[Stored data entries]

BEGIN

File: src/rtl/reg_writeback_unit_pkg.sv
// cpu_wb_pkg: shared encodings for the writeback stage.
//   WRITESEL codes  : WB_ALU, WB_MEM, WB_ALT (3 is reserved and behaves as WB_ALU)
//   LOADMODE codes  : LM_WORD, LM_BYTE_S, LM_BYTE_U, LM_HALF_S
//   FSM state type  : wb_state_t with S_IDLE / S_WAIT_MEM
package cpu_wb_pkg;

    localparam logic [1:0] WB_ALU = 2'd0;
    localparam logic [1:0] WB_MEM = 2'd1;
    localparam logic [1:0] WB_ALT = 2'd2;

    localparam logic [1:0] LM_WORD   = 2'd0;
    localparam logic [1:0] LM_BYTE_S = 2'd1;
    localparam logic [1:0] LM_BYTE_U = 2'd2;
    localparam logic [1:0] LM_HALF_S = 2'd3;

    typedef enum logic {
        S_IDLE     = 1'b0,
        S_WAIT_MEM = 1'b1
    } wb_state_t;

endpackage

File: src/rtl/reg_writeback_unit_load_extend.sv
// load_extend: combinational sub-word load extension.
//   d    in  DATA_W  raw data-memory read data
//   mode in  2       LM_WORD / LM_BYTE_S / LM_BYTE_U / LM_HALF_S
//   q    out DATA_W  extended value
// DATA_W is expected to be 8, 16 or 32. At 8 bits every mode is a
// pass-through; at 16 bits the half-word mode is a pass-through.
module load_extend
    import cpu_wb_pkg::*;
#(
    parameter int DATA_W = 8
) (
    input  logic [DATA_W-1:0] d,
    input  logic [1:0]        mode,
    output logic [DATA_W-1:0] q
);

    logic [DATA_W-1:0] byte_s;
    logic [DATA_W-1:0] byte_u;
    logic [DATA_W-1:0] half_s;

    // Widths where an extension would need a zero-length replication are
    // handled as plain pass-throughs.
    generate
        if (DATA_W == 8) begin : g_w8
            assign byte_s = d;
            assign byte_u = d;
            assign half_s = d;
        end else if (DATA_W == 16) begin : g_w16
            assign byte_s = {{8{d[7]}}, d[7:0]};
            assign byte_u = {8'h00, d[7:0]};
            assign half_s = d;
        end else begin : g_wide
            assign byte_s = {{(DATA_W-8){d[7]}}, d[7:0]};
            assign byte_u = {{(DATA_W-8){1'b0}}, d[7:0]};
            assign half_s = {{(DATA_W-16){d[15]}}, d[15:0]};
        end
    endgenerate

    always_comb begin
        q = d;
        case (mode)
            LM_BYTE_S: q = byte_s;
            LM_BYTE_U: q = byte_u;
            LM_HALF_S: q = half_s;
            default:   q = d;
        endcase
    end

endmodule

File: src/rtl/reg_writeback_unit.sv
// reg_writeback_unit: registered writeback stage between the ALU / data
// memory and the register file.
//   CLK, RESET          clock (rising edge), asynchronous active-high reset
//   VALID_IN            writeback request present
//   WRITEENABLE_IN      request writes the register file
//   WRITEADDR_IN        destination register
//   WRITESEL            source: ALU result / memory read data / alternate
//   LOADMODE            load extension mode for memory data
//   RESULT, READDATA, ALTDATA  candidate write data
//   BUSYWAIT            data memory not ready
//   IN, WRITEADDR, WRITEENABLE  registered register-file write port
//   STALL               upstream must hold its inputs this cycle
//   STALL_CNT           saturating count of stalled cycles
//   DBG_STATE           current FSM state (1 = waiting for memory)
//
// Handshake: a request is taken on a rising edge where VALID_IN=1 and
// STALL=0. While STALL=1 the upstream keeps every input stable; in the
// memory-wait state only READDATA and BUSYWAIT are looked at, and the
// destination, enable and load mode come from the copies latched at accept.
module reg_writeback_unit
    import cpu_wb_pkg::*;
#(
    parameter int DATA_W     = 8,
    parameter int REG_ADDR_W = 3,
    parameter int ZERO_REG   = 0,
    parameter int CNT_W      = 16
) (
    input  logic                  CLK,
    input  logic                  RESET,
    input  logic                  VALID_IN,
    input  logic                  WRITEENABLE_IN,
    input  logic [REG_ADDR_W-1:0] WRITEADDR_IN,
    input  logic [1:0]            WRITESEL,
    input  logic [1:0]            LOADMODE,
    input  logic [DATA_W-1:0]     RESULT,
    input  logic [DATA_W-1:0]     READDATA,
    input  logic [DATA_W-1:0]     ALTDATA,
    input  logic                  BUSYWAIT,
    output logic [DATA_W-1:0]     IN,
    output logic [REG_ADDR_W-1:0] WRITEADDR,
    output logic                  WRITEENABLE,
    output logic                  STALL,
    output logic [CNT_W-1:0]      STALL_CNT,
    output logic                  DBG_STATE
);

    localparam logic             ZERO_EN = (ZERO_REG != 0);
    localparam logic [CNT_W-1:0] CNT_MAX = '1;

    wb_state_t             state;
    logic [REG_ADDR_W-1:0] lat_addr;
    logic                  lat_we;
    logic [1:0]            lat_mode;

    logic [1:0]            ext_mode;
    logic [DATA_W-1:0]     ext_data;
    logic [DATA_W-1:0]     sel_data;
    logic                  idle_load;
    logic                  we_new;
    logic                  we_lat;

    // While waiting, the extension must use the mode captured at accept,
    // since upstream inputs are no longer meaningful.
    assign ext_mode = (state == S_WAIT_MEM) ? lat_mode : LOADMODE;

    load_extend #(.DATA_W(DATA_W)) u_load_extend (
        .d    (READDATA),
        .mode (ext_mode),
        .q    (ext_data)
    );

    always_comb begin
        sel_data = RESULT;
        case (WRITESEL)
            WB_MEM:  sel_data = ext_data;
            WB_ALT:  sel_data = ALTDATA;
            default: sel_data = RESULT;
        endcase
    end

    assign idle_load = (state == S_IDLE) && VALID_IN && (WRITESEL == WB_MEM);
    assign STALL     = (idle_load && BUSYWAIT) || (state == S_WAIT_MEM);
    assign DBG_STATE = (state == S_WAIT_MEM);

    // A hard-wired register 0 never sees a write strobe.
    assign we_new = WRITEENABLE_IN && !(ZERO_EN && (WRITEADDR_IN == '0));
    assign we_lat = lat_we && !(ZERO_EN && (lat_addr == '0));

    always_ff @(posedge CLK or posedge RESET) begin
        if (RESET) begin
            state       <= S_IDLE;
            IN          <= '0;
            WRITEADDR   <= '0;
            WRITEENABLE <= 1'b0;
            lat_addr    <= '0;
            lat_we      <= 1'b0;
            lat_mode    <= LM_WORD;
        end else begin
            WRITEENABLE <= 1'b0;
            case (state)
                S_IDLE: begin
                    if (VALID_IN && !STALL) begin
                        IN          <= sel_data;
                        WRITEADDR   <= WRITEADDR_IN;
                        WRITEENABLE <= we_new;
                    end else if (idle_load && BUSYWAIT) begin
                        lat_addr <= WRITEADDR_IN;
                        lat_we   <= WRITEENABLE_IN;
                        lat_mode <= LOADMODE;
                        state    <= S_WAIT_MEM;
                    end
                end
                S_WAIT_MEM: begin
                    if (!BUSYWAIT) begin
                        IN          <= ext_data;
                        WRITEADDR   <= lat_addr;
                        WRITEENABLE <= we_lat;
                        state       <= S_IDLE;
                    end
                end
                default: state <= S_IDLE;
            endcase
        end
    end

    always_ff @(posedge CLK or posedge RESET) begin
        if (RESET) begin
            STALL_CNT <= '0;
        end else if (STALL && (STALL_CNT != CNT_MAX)) begin
            STALL_CNT <= STALL_CNT + CNT_W'(1);
        end
    end

endmodule
File: config.mk
export PLATFORM = sky130hd
export DESIGN_NAME = reg_writeback_unit
export DESIGN_NICKNAME = d
export VERILOG_FILES = /design/src/rtl/reg_writeback_unit_pkg.sv /design/src/rtl/reg_writeback_unit_load_extend.sv /design/src/rtl/reg_writeback_unit.sv
export SDC_FILE = /design/constraint.sdc
export NUM_CORES = 1
export LEC_CHECK = 0
export ABC_AREA = 1
export CORE_UTILIZATION = 41
export DETAILED_ROUTE_END_ITERATION = 6
export PLACE_DENSITY = 0.76
export SLEW_MARGIN = 15
export SYNTH_ARGS = -nofsm -noshare
export SYNTH_HDL_FRONTEND = slang
export SYNTH_SLANG_ARGS = --single-unit
File: constraint.sdc
create_clock -name CLK -period 1.35 [get_ports CLK]
set_input_delay 0.405 -clock CLK [delete_from_list [all_inputs] [get_ports CLK]]
set_output_delay 0.405 -clock CLK [all_outputs]
set_load 0.1 [all_outputs]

END

## WHAT TO WORK ON
Only one stretch of the entries above is wanted: the lines from the one containing "for memory data" through the one containing "stable; in the". Please reproduce it exactly.

## ANSWER FOR THE TASK
//   LOADMODE            load extension mode for memory data
//   RESULT, READDATA, ALTDATA  candidate write data
//   BUSYWAIT            data memory not ready
//   IN, WRITEADDR, WRITEENABLE  registered register-file write port
//   STALL               upstream must hold its inputs this cycle
//   STALL_CNT           saturating count of stalled cycles
//   DBG_STATE           current FSM state (1 = waiting for memory)
//
// Handshake: a request is taken on a rising edge where VALID_IN=1 and
// STALL=0. While STALL=1 the upstream keeps every input stable; in the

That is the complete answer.